[Saved entries]
-- -- --

==> src/rtl/yuvrgb_pkg.sv <==
// ---------------------------------------------------------------------------
// yuvrgb_pkg: shared types, constants and helpers
// Register indexes, coefficient defaults, lane and chroma result types, and
// the per-channel clamp and pixel packing used by the lanes and the merge.
// ---------------------------------------------------------------------------
`default_nettype none

package yuvrgb_pkg;

    // Field and port widths
    localparam int unsigned SampleW = 8;
    localparam int unsigned CoefW   = 16;
    localparam int unsigned PixelW  = 32;
    localparam int unsigned CfgIdxW = 3;
    localparam int unsigned TermW   = 12;   // floor(a*c/65536) of one term

    // Configuration register indexes
    localparam logic [CfgIdxW-1:0] REG_OUTPUT_FORMAT = 3'd0;
    localparam logic [CfgIdxW-1:0] REG_LUMA_GAIN     = 3'd1;
    localparam logic [CfgIdxW-1:0] REG_U_TO_BLUE     = 3'd2;
    localparam logic [CfgIdxW-1:0] REG_U_TO_GREEN    = 3'd3;
    localparam logic [CfgIdxW-1:0] REG_V_TO_RED      = 3'd4;
    localparam logic [CfgIdxW-1:0] REG_V_TO_GREEN    = 3'd5;

    // Output format codes
    localparam logic FMT_RGB565 = 1'b0;
    localparam logic FMT_XRGB32 = 1'b1;

    // Reset values of the coefficients (signed Q13)
    localparam logic signed [CoefW-1:0] DEF_LUMA_GAIN  = 16'sd9535;
    localparam logic signed [CoefW-1:0] DEF_U_TO_BLUE  = 16'sd16531;
    localparam logic signed [CoefW-1:0] DEF_U_TO_GREEN = -16'sd3203;
    localparam logic signed [CoefW-1:0] DEF_V_TO_RED   = 16'sd13074;
    localparam logic signed [CoefW-1:0] DEF_V_TO_GREEN = -16'sd6660;

    // Luma black level
    localparam logic [SampleW-1:0] LUMA_OFFSET = 8'd16;

    // Chroma contributions shared by both lanes
    typedef struct packed {
        logic signed [TermW-1:0] cb;
        logic signed [TermW-1:0] cg;
        logic signed [TermW-1:0] cr;
    } t_chroma;

    // One converted pixel
    typedef struct packed {
        logic [SampleW-1:0] r;
        logic [SampleW-1:0] g;
        logic [SampleW-1:0] b;
    } t_rgb;

    // Add chroma term and luma term, clamp to 0..255. Both terms stay within
    // 12 bits, so their 13-bit sum can never overflow.
    function automatic logic [SampleW-1:0] clamp_chan(
        input logic signed [TermW-1:0] c,
        input logic signed [TermW-1:0] l
    );
        logic signed [TermW:0] s;
        s = $signed({c[TermW-1], c}) + $signed({l[TermW-1], l});
        if (s < 0) begin
            clamp_chan = '0;
        end else if (s > $signed({1'b0, {(TermW-SampleW){1'b0}}, {SampleW{1'b1}}})) begin
            clamp_chan = {SampleW{1'b1}};
        end else begin
            clamp_chan = s[SampleW-1:0];
        end
    endfunction

    // Pack one pixel as RGB565 in the low half or as 0x00RRGGBB
    function automatic logic [PixelW-1:0] pack_pixel(input t_rgb p, input logic fmt);
        if (fmt == FMT_XRGB32) begin
            pack_pixel = {8'h00, p.r, p.g, p.b};
        end else begin
            pack_pixel = {16'h0000, p.r[7:3], p.g[7:2], p.b[7:3]};
        end
    endfunction

endpackage

`default_nettype wire

==> src/rtl/yuvrgb_chroma.sv <==
// ---------------------------------------------------------------------------
// yuvrgb_chroma: shared chroma unit
// Centers U and V, scales them by 8, multiplies by the four chroma
// coefficients and keeps the floor of the high half of each product.
// Two register stages: products, then terms.
// ---------------------------------------------------------------------------
`default_nettype none

module yuvrgb_chroma (
    input  wire logic                                   i_clk,
    input  wire logic                                   i_en_mul,
    input  wire logic                                   i_en_sum,
    input  wire logic [yuvrgb_pkg::SampleW-1:0]         i_u,
    input  wire logic [yuvrgb_pkg::SampleW-1:0]         i_v,
    input  wire logic signed [yuvrgb_pkg::CoefW-1:0]    i_u_to_blue,
    input  wire logic signed [yuvrgb_pkg::CoefW-1:0]    i_u_to_green,
    input  wire logic signed [yuvrgb_pkg::CoefW-1:0]    i_v_to_red,
    input  wire logic signed [yuvrgb_pkg::CoefW-1:0]    i_v_to_green,
    output yuvrgb_pkg::t_chroma                         o_chroma
);
    import yuvrgb_pkg::*;

    localparam int unsigned CW = SampleW + 3;     // centered sample times 8
    localparam int unsigned PW = CW + CoefW;      // product width

    logic signed [CW-1:0] cu;
    logic signed [CW-1:0] cv;
    logic signed [PW-1:0] r_pb, r_pug, r_pvg, r_pr;
    logic signed [PW-1:0] n_pb, n_pug, n_pvg, n_pr;
    t_chroma              r_chroma;
    t_chroma              n_chroma;

    // Center on 128 by flipping the top bit, then scale by 8
    assign cu = $signed({~i_u[SampleW-1], i_u[SampleW-2:0], 3'b000});
    assign cv = $signed({~i_v[SampleW-1], i_v[SampleW-2:0], 3'b000});

    assign n_pb  = cu * i_u_to_blue;
    assign n_pug = cu * i_u_to_green;
    assign n_pvg = cv * i_v_to_green;
    assign n_pr  = cv * i_v_to_red;

    // Keep the floor of each product over 65536 and sum the green pair
    always_comb begin
        n_chroma.cb = $signed({r_pb[PW-1], r_pb[PW-1:16]});
        n_chroma.cr = $signed({r_pr[PW-1], r_pr[PW-1:16]});
        n_chroma.cg = $signed({r_pug[PW-1], r_pug[PW-1:16]})
                    + $signed({r_pvg[PW-1], r_pvg[PW-1:16]});
    end

    // Advance the product stage
    always_ff @(posedge i_clk) begin
        if (i_en_mul) begin
            r_pb  <= n_pb;
            r_pug <= n_pug;
            r_pvg <= n_pvg;
            r_pr  <= n_pr;
        end
    end

    // Advance the term stage
    always_ff @(posedge i_clk) begin
        if (i_en_sum) begin
            r_chroma <= n_chroma;
        end
    end

    assign o_chroma = r_chroma;

endmodule

`default_nettype wire

==> src/rtl/yuvrgb_lane.sv <==
// ---------------------------------------------------------------------------
// yuvrgb_lane: one luma lane
// Removes the black level, scales by 8, applies the luma gain and keeps the
// floor of the high half. The registered luma term is then added to the
// shared chroma terms and clamped per channel.
// ---------------------------------------------------------------------------
`default_nettype none

module yuvrgb_lane (
    input  wire logic                                   i_clk,
    input  wire logic                                   i_en_mul,
    input  wire logic                                   i_en_sum,
    input  wire logic [yuvrgb_pkg::SampleW-1:0]         i_y,
    input  wire logic signed [yuvrgb_pkg::CoefW-1:0]    i_luma_gain,
    input  wire yuvrgb_pkg::t_chroma                    i_chroma,
    output yuvrgb_pkg::t_rgb                            o_rgb
);
    import yuvrgb_pkg::*;

    localparam int unsigned LW = SampleW + 4;     // offset luma times 8, plus sign
    localparam int unsigned PW = LW + CoefW;

    logic [SampleW-1:0]      yo;
    logic signed [LW-1:0]    ys;
    logic signed [PW-1:0]    r_prod;
    logic signed [PW-1:0]    n_prod;
    logic signed [TermW-1:0] r_lum;

    // Subtract the black level with a floor at zero
    assign yo = (i_y > LUMA_OFFSET) ? (i_y - LUMA_OFFSET) : '0;
    assign ys = $signed({1'b0, yo, 3'b000});

    assign n_prod = ys * i_luma_gain;

    // Advance the product stage
    always_ff @(posedge i_clk) begin
        if (i_en_mul) begin
            r_prod <= n_prod;
        end
    end

    // Keep the floor of the product over 65536
    always_ff @(posedge i_clk) begin
        if (i_en_sum) begin
            r_lum <= r_prod[PW-1:16];
        end
    end

    // Combine with the chroma terms
    always_comb begin
        o_rgb.r = clamp_chan(i_chroma.cr, r_lum);
        o_rgb.g = clamp_chan(i_chroma.cg, r_lum);
        o_rgb.b = clamp_chan(i_chroma.cb, r_lum);
    end

endmodule

`default_nettype wire

==> src/rtl/yuv_to_rgb_pixel_pair_top.sv <==
// ---------------------------------------------------------------------------
// yuv_to_rgb_pixel_pair_top: YCbCr 4:2:2 pixel pair to RGB converter
// Input stream s_axis carries two luma samples with their shared U and V;
// output stream m_axis carries the two packed pixels. One transfer in
// gives one transfer out.
// Structure: a shared chroma unit and two luma lanes run side by side,
// each with a product stage and a term stage; the merge stage clamps,
// packs and holds the result in the output register.
// Path: an input transfer passes the product, term and output registers.
// Throughput: one pixel pair per cycle while m_axis is not stalled, set
// by the combinational multipliers in each lane and in the chroma unit.
// Stalls: every stage keeps its own valid bit and loads when it is empty
// or when the stage after it moves, so input is still taken while a
// result waits, until all three stages are full.
// Configuration: writes on i_cfg_* take effect at once; write only while
// the pipeline is empty. Reset (synchronous, active low) empties the
// pipeline and loads the BT.601 coefficients and RGB565 format.
// ---------------------------------------------------------------------------
`default_nettype none

module yuv_to_rgb_pixel_pair_top (
    input  wire logic                                   i_clk,
    input  wire logic                                   i_rst_n,
    // input pixel pair
    input  wire logic                                   s_axis_tvalid,
    output      logic                                   s_axis_tready,
    // [7:0] y_even, [15:8] y_odd, [23:16] u_sample, [31:24] v_sample
    input  wire logic [4*yuvrgb_pkg::SampleW-1:0]       s_axis_tdata,
    // output pixel pair
    output      logic                                   m_axis_tvalid,
    input  wire logic                                   m_axis_tready,
    // [31:0] pixel_first, [63:32] pixel_second
    output      logic [2*yuvrgb_pkg::PixelW-1:0]        m_axis_tdata,
    // configuration write port
    input  wire logic                                   i_cfg_we,
    input  wire logic [yuvrgb_pkg::CfgIdxW-1:0]         i_cfg_index,
    input  wire logic [yuvrgb_pkg::CoefW-1:0]           i_cfg_data
);
    import yuvrgb_pkg::*;

    // Configuration registers
    logic                    r_fmt;
    logic signed [CoefW-1:0] r_luma_gain;
    logic signed [CoefW-1:0] r_u_to_blue;
    logic signed [CoefW-1:0] r_u_to_green;
    logic signed [CoefW-1:0] r_v_to_red;
    logic signed [CoefW-1:0] r_v_to_green;

    // Pipeline control
    logic r_v1, r_v2, r_vo;
    logic en1, en2, en3;

    t_chroma                   chroma;
    t_rgb                      rgb_even;
    t_rgb                      rgb_odd;
    logic [2*PixelW-1:0]       r_out;

    // Write configuration registers
    always_ff @(posedge i_clk) begin
        if (!i_rst_n) begin
            r_fmt        <= FMT_RGB565;
            r_luma_gain  <= DEF_LUMA_GAIN;
            r_u_to_blue  <= DEF_U_TO_BLUE;
            r_u_to_green <= DEF_U_TO_GREEN;
            r_v_to_red   <= DEF_V_TO_RED;
            r_v_to_green <= DEF_V_TO_GREEN;
        end else if (i_cfg_we) begin
            case (i_cfg_index)
                REG_OUTPUT_FORMAT: r_fmt        <= i_cfg_data[0];
                REG_LUMA_GAIN:     r_luma_gain  <= $signed(i_cfg_data);
                REG_U_TO_BLUE:     r_u_to_blue  <= $signed(i_cfg_data);
                REG_U_TO_GREEN:    r_u_to_green <= $signed(i_cfg_data);
                REG_V_TO_RED:      r_v_to_red   <= $signed(i_cfg_data);
                REG_V_TO_GREEN:    r_v_to_green <= $signed(i_cfg_data);
                default: ;
            endcase
        end
    end

    // Load a stage when it is empty or its contents move on
    assign en3 = !r_vo || m_axis_tready;
    assign en2 = !r_v2 || en3;
    assign en1 = !r_v1 || en2;
    assign s_axis_tready = en1;

    // Advance valid bits
    always_ff @(posedge i_clk) begin
        if (!i_rst_n) begin
            r_v1 <= 1'b0;
            r_v2 <= 1'b0;
            r_vo <= 1'b0;
        end else begin
            if (en1) r_v1 <= s_axis_tvalid;
            if (en2) r_v2 <= r_v1;
            if (en3) r_vo <= r_v2;
        end
    end

    yuvrgb_chroma u_chroma (
        .i_clk        (i_clk),
        .i_en_mul     (en1),
        .i_en_sum     (en2),
        .i_u          (s_axis_tdata[3*SampleW-1:2*SampleW]),
        .i_v          (s_axis_tdata[4*SampleW-1:3*SampleW]),
        .i_u_to_blue  (r_u_to_blue),
        .i_u_to_green (r_u_to_green),
        .i_v_to_red   (r_v_to_red),
        .i_v_to_green (r_v_to_green),
        .o_chroma     (chroma)
    );

    yuvrgb_lane u_lane_even (
        .i_clk       (i_clk),
        .i_en_mul    (en1),
        .i_en_sum    (en2),
        .i_y         (s_axis_tdata[SampleW-1:0]),
        .i_luma_gain (r_luma_gain),
        .i_chroma    (chroma),
        .o_rgb       (rgb_even)
    );

    yuvrgb_lane u_lane_odd (
        .i_clk       (i_clk),
        .i_en_mul    (en1),
        .i_en_sum    (en2),
        .i_y         (s_axis_tdata[2*SampleW-1:SampleW]),
        .i_luma_gain (r_luma_gain),
        .i_chroma    (chroma),
        .o_rgb       (rgb_odd)
    );

    // Merge: pack both pixels into the output register
    always_ff @(posedge i_clk) begin
        if (en3) begin
            r_out <= {pack_pixel(rgb_odd, r_fmt), pack_pixel(rgb_even, r_fmt)};
        end
    end

    assign m_axis_tvalid = r_vo;
    assign m_axis_tdata  = r_out;

    // Input is refused only when every stage holds a pair
    a_ready_full: assert property (@(posedge i_clk) disable iff (!i_rst_n)
        !s_axis_tready |-> (r_v1 && r_v2 && r_vo))
        else $error("input refused with an empty stage");

    // RGB565 leaves the upper half of both pixels clear
    a_rgb565_upper: assert property (@(posedge i_clk) disable iff (!i_rst_n)
        (r_vo && (r_fmt == FMT_RGB565)) |->
            (r_out[PixelW-1:16] == '0 && r_out[2*PixelW-1:PixelW+16] == '0))
        else $error("RGB565 result has upper bits set");

    // A result appears only from a filled term stage
    a_out_source: assert property (@(posedge i_clk) disable iff (!i_rst_n)
        $rose(r_vo) |-> $past(r_v2))
        else $error("output valid without a pair in the term stage");

    // A pair in the term stage stays put while the stages after it stall
    a_stage2_hold: assert property (@(posedge i_clk) disable iff (!i_rst_n)
        (r_v2 && !en2) |=> r_v2)
        else $error("term stage dropped a pair under stall");

endmodule

`default_nettype wire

-- -- --

Task to carry out: If the word "disable" is on a line above, return that line.

Answer for the task:
    a_ready_full: assert property (@(posedge i_clk) disable iff (!i_rst_n)
    a_rgb565_upper: assert property (@(posedge i_clk) disable iff (!i_rst_n)
    a_out_source: assert property (@(posedge i_clk) disable iff (!i_rst_n)
    a_stage2_hold: assert property (@(posedge i_clk) disable iff (!i_rst_n)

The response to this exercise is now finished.